Overview

Culture is the “software” of the mind. It is the shared set of beliefs, values, and practices that binds a group together. It tells us what is good, true, and beautiful.

Core Idea

The core idea is meaning. Humans are “animals suspended in webs of significance they themselves have spun” (Geertz). Culture is that web.

Formal Definition

  • Material Culture: Things (Cars, Books, Clothes).
  • Non-Material Culture: Ideas (Beliefs, Values, Norms).

Intuition

  • Fish in Water: We are so immersed in our culture we don’t notice it until we leave it (Culture Shock).
  • The Iceberg: Visible culture (Food, Dress) is just the tip. Deep culture (Concept of time, Logic, Ethics) is hidden.

Examples

  • Norms: Rules of conduct.
    • Folkways: Don’t pick your nose (Politeness).
    • Mores: Don’t kill people (Morality).
    • Taboos: Don’t eat people (Forbidden).
  • Symbols: The Cross, The Flag, The Nike Swoosh.
  • Subculture: Goths, Gamers, Bikers.
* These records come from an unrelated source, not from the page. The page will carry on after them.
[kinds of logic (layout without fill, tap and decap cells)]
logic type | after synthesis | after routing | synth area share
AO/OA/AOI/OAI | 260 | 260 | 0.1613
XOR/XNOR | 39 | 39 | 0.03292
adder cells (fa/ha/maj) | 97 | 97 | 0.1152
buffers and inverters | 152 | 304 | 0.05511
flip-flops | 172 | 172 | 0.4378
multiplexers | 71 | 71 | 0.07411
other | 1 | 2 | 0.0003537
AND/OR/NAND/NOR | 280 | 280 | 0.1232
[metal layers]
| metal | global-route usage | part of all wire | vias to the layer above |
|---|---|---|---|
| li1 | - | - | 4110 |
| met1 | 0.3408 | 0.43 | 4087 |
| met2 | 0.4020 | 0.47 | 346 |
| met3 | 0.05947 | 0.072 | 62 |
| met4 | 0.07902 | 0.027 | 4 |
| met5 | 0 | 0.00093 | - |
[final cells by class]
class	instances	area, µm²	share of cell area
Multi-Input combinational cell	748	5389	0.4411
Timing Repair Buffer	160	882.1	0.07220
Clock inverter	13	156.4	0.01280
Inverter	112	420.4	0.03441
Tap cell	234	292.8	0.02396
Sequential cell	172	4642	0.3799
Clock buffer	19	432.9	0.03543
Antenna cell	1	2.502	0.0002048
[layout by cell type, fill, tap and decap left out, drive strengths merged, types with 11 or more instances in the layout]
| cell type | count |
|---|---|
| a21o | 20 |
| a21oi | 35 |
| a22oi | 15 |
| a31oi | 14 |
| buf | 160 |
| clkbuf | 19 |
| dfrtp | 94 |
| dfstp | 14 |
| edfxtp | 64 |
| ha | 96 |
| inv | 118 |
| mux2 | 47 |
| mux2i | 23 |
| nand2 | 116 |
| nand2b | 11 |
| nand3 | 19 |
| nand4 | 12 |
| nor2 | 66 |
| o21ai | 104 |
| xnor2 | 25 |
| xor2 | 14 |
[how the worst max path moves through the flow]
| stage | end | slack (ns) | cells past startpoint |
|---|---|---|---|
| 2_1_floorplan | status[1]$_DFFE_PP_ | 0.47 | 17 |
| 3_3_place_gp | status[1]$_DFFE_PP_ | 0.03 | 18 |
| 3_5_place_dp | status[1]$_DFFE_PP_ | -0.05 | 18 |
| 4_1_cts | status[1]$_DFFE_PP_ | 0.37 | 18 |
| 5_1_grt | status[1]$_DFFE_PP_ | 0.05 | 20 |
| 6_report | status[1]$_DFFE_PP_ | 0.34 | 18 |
===== src/rtl/core/lcfb_crc16.sv =====
// Byte-wide CRC-16/CCITT-FALSE update: an eight-step shift and XOR network.
// Depends on lcfb_pkg.
module lcfb_crc16 (
	input  logic [lcfb_pkg::CRC_W-1:0]  crc_in,
	input  logic [lcfb_pkg::BYTE_W-1:0] data_in,
	output logic [lcfb_pkg::CRC_W-1:0]  crc_out
);
	import lcfb_pkg::*;

	// Fold the byte into the top of the register, then shift out eight bits.
	always_comb begin
		logic [CRC_W-1:0] c;
		c = crc_in ^ {data_in, {(CRC_W-BYTE_W){1'b0}}};
		for (int i = 0; i < BYTE_W; i++) begin
			if (c[CRC_W-1]) begin
				c = {c[CRC_W-2:0], 1'b0} ^ CRC_POLY;
			end else begin
				c = {c[CRC_W-2:0], 1'b0};
			end
		end
		crc_out = c;
	end

endmodule
**src/hdl/pfa_pkg.sv**
```systemverilog
`timescale 1ns / 1ps

package pfa_pkg;

    localparam int DEF_MAX_COLORS   = 16;
    localparam int DEF_MAX_SEQUENCE = 16;
    localparam int RESULT_LIMIT     = 16;

    // Width of |target - current| * step, which is at most 31 * 255.
    localparam int DIV_W = 13;

    localparam logic [2:0] MODE_LOAD_COLOR = 3'd0;
    localparam logic [2:0] MODE_LOAD_SLOT  = 3'd1;
    localparam logic [2:0] MODE_START      = 3'd2;
    localparam logic [2:0] MODE_GRAY       = 3'd3;
    localparam logic [2:0] MODE_TICK       = 3'd4;

    localparam logic [2:0] REG_PALETTE_OFFSET  = 3'd0;
    localparam logic [2:0] REG_COLOR_COUNT     = 3'd1;
    localparam logic [2:0] REG_TOTAL_STEPS     = 3'd2;
    localparam logic [2:0] REG_USE_SEQUENCE    = 3'd3;
    localparam logic [2:0] REG_SEQUENCE_LENGTH = 3'd4;
    localparam logic [2:0] REG_SEQUENCE_DELAY  = 3'd5;

    typedef struct packed {
        logic [2:0]  mode;
        logic [3:0]  entry_index;
        logic [14:0] target_color;
        logic [14:0] original_color;
        logic [3:0]  slot_position;
        logic [7:0]  slot_color_index;
    } t_in_beat;

    typedef struct packed {
        logic [8:0]  palette_address;
        logic [14:0] color;
        logic        last;
        logic        still_active;
    } t_out_beat;

    typedef struct packed {
        logic             start;
        logic [DIV_W-1:0] dividend;
        logic [7:0]       divisor;
    } t_div_req;

    typedef struct packed {
        logic             done;
        logic [DIV_W-1:0] quotient;
    } t_div_rsp;

    typedef enum logic [3:0] {
        ST_IDLE,
        ST_SEQ_READ,
        ST_SEQ_CHECK,
        ST_READ,
        ST_LOAD,
        ST_GRAY_SUM,
        ST_GRAY_DIV,
        ST_MUL,
        ST_DIV,
        ST_WRITE
    } t_state;

endpackage

```
**src/hdl/pfa_in_if.sv**
```systemverilog
`timescale 1ns / 1ps

interface pfa_in_if;
    import pfa_pkg::*;

    logic     valid;
    logic     ready;
    t_in_beat data;

    modport source (output valid, output data, input ready);
    modport sink (input valid, input data, output ready);
endinterface

```
**src/hdl/pfa_out_if.sv**
```systemverilog
`timescale 1ns / 1ps

interface pfa_out_if;
    import pfa_pkg::*;

    logic      valid;
    logic      ready;
    t_out_beat data;

    modport source (output valid, output data, input ready);
    modport sink (input valid, input data, output ready);
endinterface

```
**src/hdl/palette_fade_animator.sv**
```systemverilog
`timescale 1ns / 1ps

// Channel    Direction  Handshake                  Beat
// i_in       in         i_in.valid / i_in.ready    one command (load, start, grey, tick)
// o_out      out        o_out.valid / o_out.ready  one palette colour write
// APB        in         psel, penable, pwrite      one register write or read
//
// Each colour written costs memory access plus, for a fade step, three channel
// divisions in the shared serial divider, taken one after another.
// Reset is synchronous and active low; it clears the control state and the
// registers, while the palette and sequence memories hold nothing until loaded.
// A stalled o_out holds the sequencer in its write state; a new command is
// taken whenever the sequencer is idle, even with a result still waiting.

module palette_fade_animator #(
    parameter int MAX_COLORS   = pfa_pkg::DEF_MAX_COLORS,
    parameter int MAX_SEQUENCE = pfa_pkg::DEF_MAX_SEQUENCE
) (
    input  logic        i_clk,
    input  logic        i_rst_n,
    pfa_in_if.sink      i_in,
    pfa_out_if.source   o_out,
    input  logic        psel,
    input  logic        penable,
    input  logic        pwrite,
    input  logic [4:0]  paddr,
    input  logic [31:0] pwdata,
    output logic [31:0] prdata,
    output logic        pready
);
    import pfa_pkg::*;

    localparam int CW = $clog2(MAX_COLORS);
    localparam int SW = (MAX_SEQUENCE > 1) ? $clog2(MAX_SEQUENCE) : 1;
    localparam int USE_LIMIT = (MAX_COLORS < RESULT_LIMIT) ? MAX_COLORS : RESULT_LIMIT;
    localparam logic [4:0] USE_LIMIT_V = 5'(USE_LIMIT);

    // Configuration registers.
    logic [7:0] r_offset;
    logic [4:0] r_color_count;
    logic [7:0] r_total;
    logic       r_use_seq;
    logic [4:0] r_seq_len;
    logic [7:0] r_seq_delay;

    // Animation state.
    logic [7:0] r_step;
    logic [4:0] r_pos;
    logic [7:0] r_delay;
    logic       r_active;

    // Sequencer.
    t_state     r_state, n_state;
    logic [4:0] r_idx;
    logic [4:0] r_end;
    logic       r_gray;
    logic [7:0] r_k;
    logic       r_act_after;
    logic [4:0] r_slot_pos;
    logic [1:0] r_ch;
    logic [14:0] r_new;
    logic [11:0] r_sum;

    t_out_beat  r_out;
    logic       r_out_valid;

    // Each colour word holds {target, original, current}.
    logic [44:0] r_color_mem [MAX_COLORS];
    logic [44:0] r_color_rd;
    logic [7:0]  r_seq_mem [MAX_SEQUENCE];
    logic [7:0]  r_seq_rd;

    logic          w_cmem_we;
    logic [CW-1:0] w_cmem_waddr;
    logic [44:0]   w_cmem_wdata;
    logic          w_smem_we;

    logic       w_accept;
    logic       w_cfg_wr;
    logic [4:0] w_used;
    logic       w_out_free;
    logic       w_last;

    t_div_req w_div_req;
    t_div_rsp w_div_rsp;

    // Per-channel operands of the current fade step.
    logic [14:0] w_cur, w_tgt, w_orig;
    logic [4:0]  w_from, w_to, w_mag, w_q;
    logic        w_neg;

    // Decisions taken as a command is accepted.
    logic       w_seq_wait;
    logic [7:0] w_step1;
    logic [4:0] w_pos1;

    assign pready   = 1'b1;
    assign w_cfg_wr = psel && penable && pwrite;
    assign w_accept = i_in.valid && i_in.ready;
    assign w_used   = (r_color_count > USE_LIMIT_V) ? USE_LIMIT_V : r_color_count;
    assign w_out_free = !r_out_valid || o_out.ready;
    assign w_last   = ((r_idx + 5'd1) == r_end);

    assign w_tgt  = r_color_rd[44:30];
    assign w_orig = r_color_rd[29:15];
    assign w_cur  = r_color_rd[14:0];

    assign w_step1    = r_step + 8'd1;
    assign w_pos1     = r_pos + 5'd1;
    assign w_seq_wait = (r_delay < r_seq_delay);

    always_comb begin
        unique case (paddr[4:2])
            REG_PALETTE_OFFSET:  prdata = {24'd0, r_offset};
            REG_COLOR_COUNT:     prdata = {27'd0, r_color_count};
            REG_TOTAL_STEPS:     prdata = {24'd0, r_total};
            REG_USE_SEQUENCE:    prdata = {31'd0, r_use_seq};
            REG_SEQUENCE_LENGTH: prdata = {27'd0, r_seq_len};
            REG_SEQUENCE_DELAY:  prdata = {24'd0, r_seq_delay};
            default:             prdata = 32'd0;
        endcase
    end

    always_ff @(posedge i_clk) begin
        if (!i_rst_n) begin
            r_offset      <= 8'd0;
            r_color_count <= 5'd16;
            r_total       <= 8'd16;
            r_use_seq     <= 1'b0;
            r_seq_len     <= 5'd0;
            r_seq_delay   <= 8'd0;
        end else if (w_cfg_wr) begin
            unique case (paddr[4:2])
                REG_PALETTE_OFFSET:  r_offset      <= pwdata[7:0];
                REG_COLOR_COUNT:     r_color_count <= pwdata[4:0];
                REG_TOTAL_STEPS:     r_total       <= pwdata[7:0];
                REG_USE_SEQUENCE:    r_use_seq     <= pwdata[0];
                REG_SEQUENCE_LENGTH: r_seq_len     <= pwdata[4:0];
                REG_SEQUENCE_DELAY:  r_seq_delay   <= pwdata[7:0];
                default: ;
            endcase
        end
    end

    // Channel select for the fade arithmetic; red sits in the low five bits.
    always_comb begin
        case (r_ch)
            2'd0:    begin w_from = w_cur[4:0];   w_to = w_tgt[4:0];   end
            2'd1:    begin w_from = w_cur[9:5];   w_to = w_tgt[9:5];   end
            default: begin w_from = w_cur[14:10]; w_to = w_tgt[14:10]; end
        endcase
        w_neg = (w_to < w_from);
        w_mag = w_neg ? (w_from - w_to) : (w_to - w_from);
        w_q   = w_div_rsp.quotient[4:0];
    end

    pfa_div u_div (
        .i_clk   (i_clk),
        .i_rst_n (i_rst_n),
        .i_req   (w_div_req),
        .o_rsp   (w_div_rsp)
    );

    // Next state.
    always_comb begin
        n_state = r_state;
        unique case (r_state)
            ST_IDLE: begin
                if (w_accept) begin
                    if (i_in.data.mode == MODE_GRAY) begin
                        if (w_used != 5'd0) n_state = ST_READ;
                    end else if (i_in.data.mode == MODE_TICK && r_active) begin
                        if (r_use_seq) begin
                            if (!w_seq_wait && r_pos < r_seq_len
                                && 32'(r_pos) < MAX_SEQUENCE) begin
                                n_state = ST_SEQ_READ;
                            end
                        end else if (w_used > 5'd1) begin
                            n_state = ST_READ;
                        end
                    end
                end
            end
            ST_SEQ_READ:  n_state = ST_SEQ_CHECK;
            ST_SEQ_CHECK: n_state = ({3'd0, w_used} > r_seq_rd) ? ST_READ : ST_IDLE;
            ST_READ:      n_state = ST_LOAD;
            ST_LOAD: begin
                if (r_gray) begin
                    n_state = (r_idx == 5'd0) ? ST_WRITE : ST_GRAY_SUM;
                end else begin
                    n_state = (r_k >= r_total) ? ST_WRITE : ST_MUL;
                end
            end
            ST_GRAY_SUM:  n_state = ST_GRAY_DIV;
            ST_GRAY_DIV:  n_state = ST_WRITE;
            ST_MUL:       n_state = ST_DIV;
            ST_DIV: begin
                if (w_div_rsp.done) n_state = (r_ch == 2'd2) ? ST_WRITE : ST_MUL;
            end
            ST_WRITE: begin
                if (w_out_free) n_state = w_last ? ST_IDLE : ST_READ;
            end
            default:      n_state = ST_IDLE;
        endcase
    end

    // Outputs of the sequencer: memory ports, divider start and input ready.
    always_comb begin
        i_in.ready         = (r_state == ST_IDLE);
        w_cmem_we          = 1'b0;
        w_cmem_waddr       = CW'(r_idx);
        w_cmem_wdata       = {w_tgt, w_orig, r_new};
        w_smem_we          = 1'b0;
        w_div_req.start    = (r_state == ST_MUL);
        w_div_req.dividend = DIV_W'(w_mag) * DIV_W'(r_k);
        w_div_req.divisor  = r_total;
        unique case (r_state)
            ST_IDLE: begin
                if (w_accept && i_in.data.mode == MODE_LOAD_COLOR
                    && 32'(i_in.data.entry_index) < MAX_COLORS) begin
                    w_cmem_we    = 1'b1;
                    w_cmem_waddr = CW'(i_in.data.entry_index);
                    w_cmem_wdata = {i_in.data.target_color, i_in.data.original_color,
                                    i_in.data.original_color};
                end
                w_smem_we = w_accept && i_in.data.mode == MODE_LOAD_SLOT
                            && 32'(i_in.data.slot_position) < MAX_SEQUENCE;
            end
            ST_WRITE: w_cmem_we = w_out_free;
            default: ;
        endcase
    end

    always_ff @(posedge i_clk) begin
        if (w_cmem_we) r_color_mem[w_cmem_waddr] <= w_cmem_wdata;
        r_color_rd <= r_color_mem[CW'(r_idx)];
    end

    always_ff @(posedge i_clk) begin
        if (w_smem_we) r_seq_mem[SW'(i_in.data.slot_position)] <= i_in.data.slot_color_index;
        r_seq_rd <= r_seq_mem[SW'(r_slot_pos)];
    end

    // Control state.
    always_ff @(posedge i_clk) begin
        if (!i_rst_n) begin
            r_state     <= ST_IDLE;
            r_step      <= 8'd0;
            r_pos       <= 5'd0;
            r_delay     <= 8'd0;
            r_active    <= 1'b0;
            r_out_valid <= 1'b0;
        end else begin
            r_state <= n_state;
            if (r_state == ST_WRITE && w_out_free) begin
                r_out_valid <= 1'b1;
            end else if (o_out.ready) begin
                r_out_valid <= 1'b0;
            end
            if (w_accept) begin
                if (i_in.data.mode == MODE_START) begin
                    r_step   <= 8'd0;
                    r_pos    <= 5'd0;
                    r_delay  <= 8'd0;
                    r_active <= 1'b1;
                end else if (i_in.data.mode == MODE_GRAY) begin
                    r_step   <= 8'd0;
                    r_active <= 1'b1;
                end else if (i_in.data.mode == MODE_TICK && r_active) begin
                    if (!r_use_seq) begin
                        r_step <= w_step1;
                        if (w_step1 >= r_total) r_active <= 1'b0;
                    end else if (w_seq_wait) begin
                        r_delay <= r_delay + 8'd1;
                    end else begin
                        r_delay <= 8'd0;
                        if (w_step1 >= r_total) begin
                            r_step <= 8'd0;
                            r_pos  <= w_pos1;
                            if (w_pos1 >= r_seq_len) r_active <= 1'b0;
                        end else begin
                            r_step <= w_step1;
                        end
                    end
                end
            end
        end
    end

    // Working registers of the sequencer.
    always_ff @(posedge i_clk) begin
        unique case (r_state)
            ST_IDLE: begin
                r_k        <= r_step;
                r_slot_pos <= r_pos;
                r_gray     <= (i_in.data.mode == MODE_GRAY);
                r_end      <= w_used;
                r_idx      <= (i_in.data.mode == MODE_GRAY) ? 5'd0 : 5'd1;
                if (i_in.data.mode == MODE_GRAY) begin
                    r_act_after <= 1'b1;
                end else if (!r_use_seq) begin
                    r_act_after <= !(w_step1 >= r_total);
                end else begin
                    r_act_after <= !(w_step1 >= r_total && w_pos1 >= r_seq_len);
                end
            end
            ST_SEQ_CHECK: begin
                r_idx <= r_seq_rd[4:0];
                r_end <= r_seq_rd[4:0] + 5'd1;
            end
            ST_LOAD: begin
                r_ch  <= 2'd0;
                r_new <= (!r_gray && r_k >= r_total) ? w_tgt : w_cur;
            end
            ST_GRAY_SUM: begin
                r_sum <= 12'(w_orig[4:0]) * 12'd30 + 12'(w_orig[9:5]) * 12'd59
                         + 12'(w_orig[14:10]) * 12'd11;
            end
            ST_GRAY_DIV: begin
                // Division by 100 as a multiply by 5243 / 2^19, exact for sums below 43699.
                r_new <= {3{5'((25'(r_sum) * 25'd5243) >> 19)}};
            end
            ST_DIV: begin
                if (w_div_rsp.done) begin
                    r_ch <= r_ch + 2'd1;
                    case (r_ch)
                        2'd0:    r_new[4:0]   <= w_neg ? (w_from - w_q) : (w_from + w_q);
                        2'd1:    r_new[9:5]   <= w_neg ? (w_from - w_q) : (w_from + w_q);
                        default: r_new[14:10] <= w_neg ? (w_from - w_q) : (w_from + w_q);
                    endcase
                end
            end
            ST_WRITE: begin
                if (w_out_free) begin
                    r_idx                 <= r_idx + 5'd1;
                    r_out.palette_address <= {1'b0, r_offset} + {4'd0, r_idx};
                    r_out.color           <= r_new;
                    r_out.last            <= w_last;
                    r_out.still_active    <= r_act_after;
                end
            end
            default: ;
        endcase
    end

    assign o_out.valid = r_out_valid;
    assign o_out.data  = r_out;

endmodule

```
**src/hdl/pfa_div.sv**
```systemverilog
`timescale 1ns / 1ps

module pfa_div (
    input  logic              i_clk,
    input  logic              i_rst_n,
    input  pfa_pkg::t_div_req i_req,
    output pfa_pkg::t_div_rsp o_rsp
);
    import pfa_pkg::*;

    localparam int CNT_W = $clog2(DIV_W);

    logic             r_busy;
    logic             r_done;
    logic [CNT_W-1:0] r_cnt;
    logic [7:0]       r_rem;
    logic [DIV_W-1:0] r_quo;
    logic [7:0]       r_div;

    logic [8:0] w_trial;
    logic       w_bit;
    logic [7:0] w_rem;

    // Restoring division, one quotient bit per cycle.
    always_comb begin
        w_trial = {r_rem, r_quo[DIV_W-1]};
        w_bit   = (w_trial >= {1'b0, r_div});
        w_rem   = w_bit ? 8'(w_trial - {1'b0, r_div}) : w_trial[7:0];
    end

    always_ff @(posedge i_clk) begin
        if (!i_rst_n) begin
            r_busy <= 1'b0;
            r_done <= 1'b0;
            r_cnt  <= '0;
        end else begin
            r_done <= 1'b0;
            if (i_req.start) begin
                r_busy <= 1'b1;
                r_cnt  <= '0;
            end else if (r_busy) begin
                r_cnt <= r_cnt + 1'b1;
                if (r_cnt == CNT_W'(DIV_W - 1)) begin
                    r_busy <= 1'b0;
                    r_done <= 1'b1;
                end
            end
        end
    end

    always_ff @(posedge i_clk) begin
        if (i_req.start) begin
            r_rem <= '0;
            r_quo <= i_req.dividend;
            r_div <= i_req.divisor;
        end else if (r_busy) begin
            r_rem <= w_rem;
            r_quo <= {r_quo[DIV_W-2:0], w_bit};
        end
    end

    assign o_rsp.done     = r_done;
    assign o_rsp.quotient = r_quo;

endmodule

```
**src/flat_wrapper.sv**
```systemverilog
// flat-port wrapper written by rule: the top's interface ports become plain ports
module palette_fade_animator_flat import pfa_pkg::*;
#(
    parameter int MAX_COLORS   = pfa_pkg::DEF_MAX_COLORS,
    parameter int MAX_SEQUENCE = pfa_pkg::DEF_MAX_SEQUENCE
)
  (i_clk, i_rst_n, psel, penable, pwrite, paddr, pwdata, prdata, pready, i_in_valid, i_in_data, i_in_ready, o_out_valid, o_out_data, o_out_ready);
  pfa_in_if i_in_i ();
  pfa_out_if o_out_i ();
  input  logic i_clk;
  input  logic i_rst_n;
  input  logic psel;
  input  logic penable;
  input  logic pwrite;
  input  logic [4:0] paddr;
  input  logic [31:0] pwdata;
  output logic [31:0] prdata;
  output logic pready;
  input wire logic [$bits(i_in_i.valid)-1:0] i_in_valid;
  input wire logic [$bits(i_in_i.data)-1:0] i_in_data;
  output wire logic [$bits(i_in_i.ready)-1:0] i_in_ready;
  output wire logic [$bits(o_out_i.valid)-1:0] o_out_valid;
  output wire logic [$bits(o_out_i.data)-1:0] o_out_data;
  input wire logic [$bits(o_out_i.ready)-1:0] o_out_ready;
  assign i_in_i.valid = i_in_valid;
  assign i_in_i.data = i_in_data;
  assign i_in_ready = i_in_i.ready;
  assign o_out_valid = o_out_i.valid;
  assign o_out_data = o_out_i.data;
  assign o_out_i.ready = o_out_ready;
  palette_fade_animator #(.MAX_COLORS(MAX_COLORS), .MAX_SEQUENCE(MAX_SEQUENCE)) u_core (.i_clk(i_clk), .i_rst_n(i_rst_n), .i_in(i_in_i), .o_out(o_out_i), .psel(psel), .penable(penable), .pwrite(pwrite), .paddr(paddr), .pwdata(pwdata), .prdata(prdata), .pready(pready));
endmodule
```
Groups with their own distinct culture within the main one.

Common Misconceptions

  • Misconception: Culture = High Art (Opera).
    • Correction: That’s “High Culture.” Sociologically, culture is everything a group does, including memes and fast food.
  • Misconception: Some people have “no culture.”
    • Correction: Everyone has a culture.

Applications

  • Business: Cross-cultural communication (don’t show the soles of your feet in Thailand).
  • Diplomacy: Soft Power (Hollywood spreading American culture).

Criticism and Limitations

  • Essentialism: Treating culture as a fixed box (“Chinese culture is X”) ignores internal diversity and change.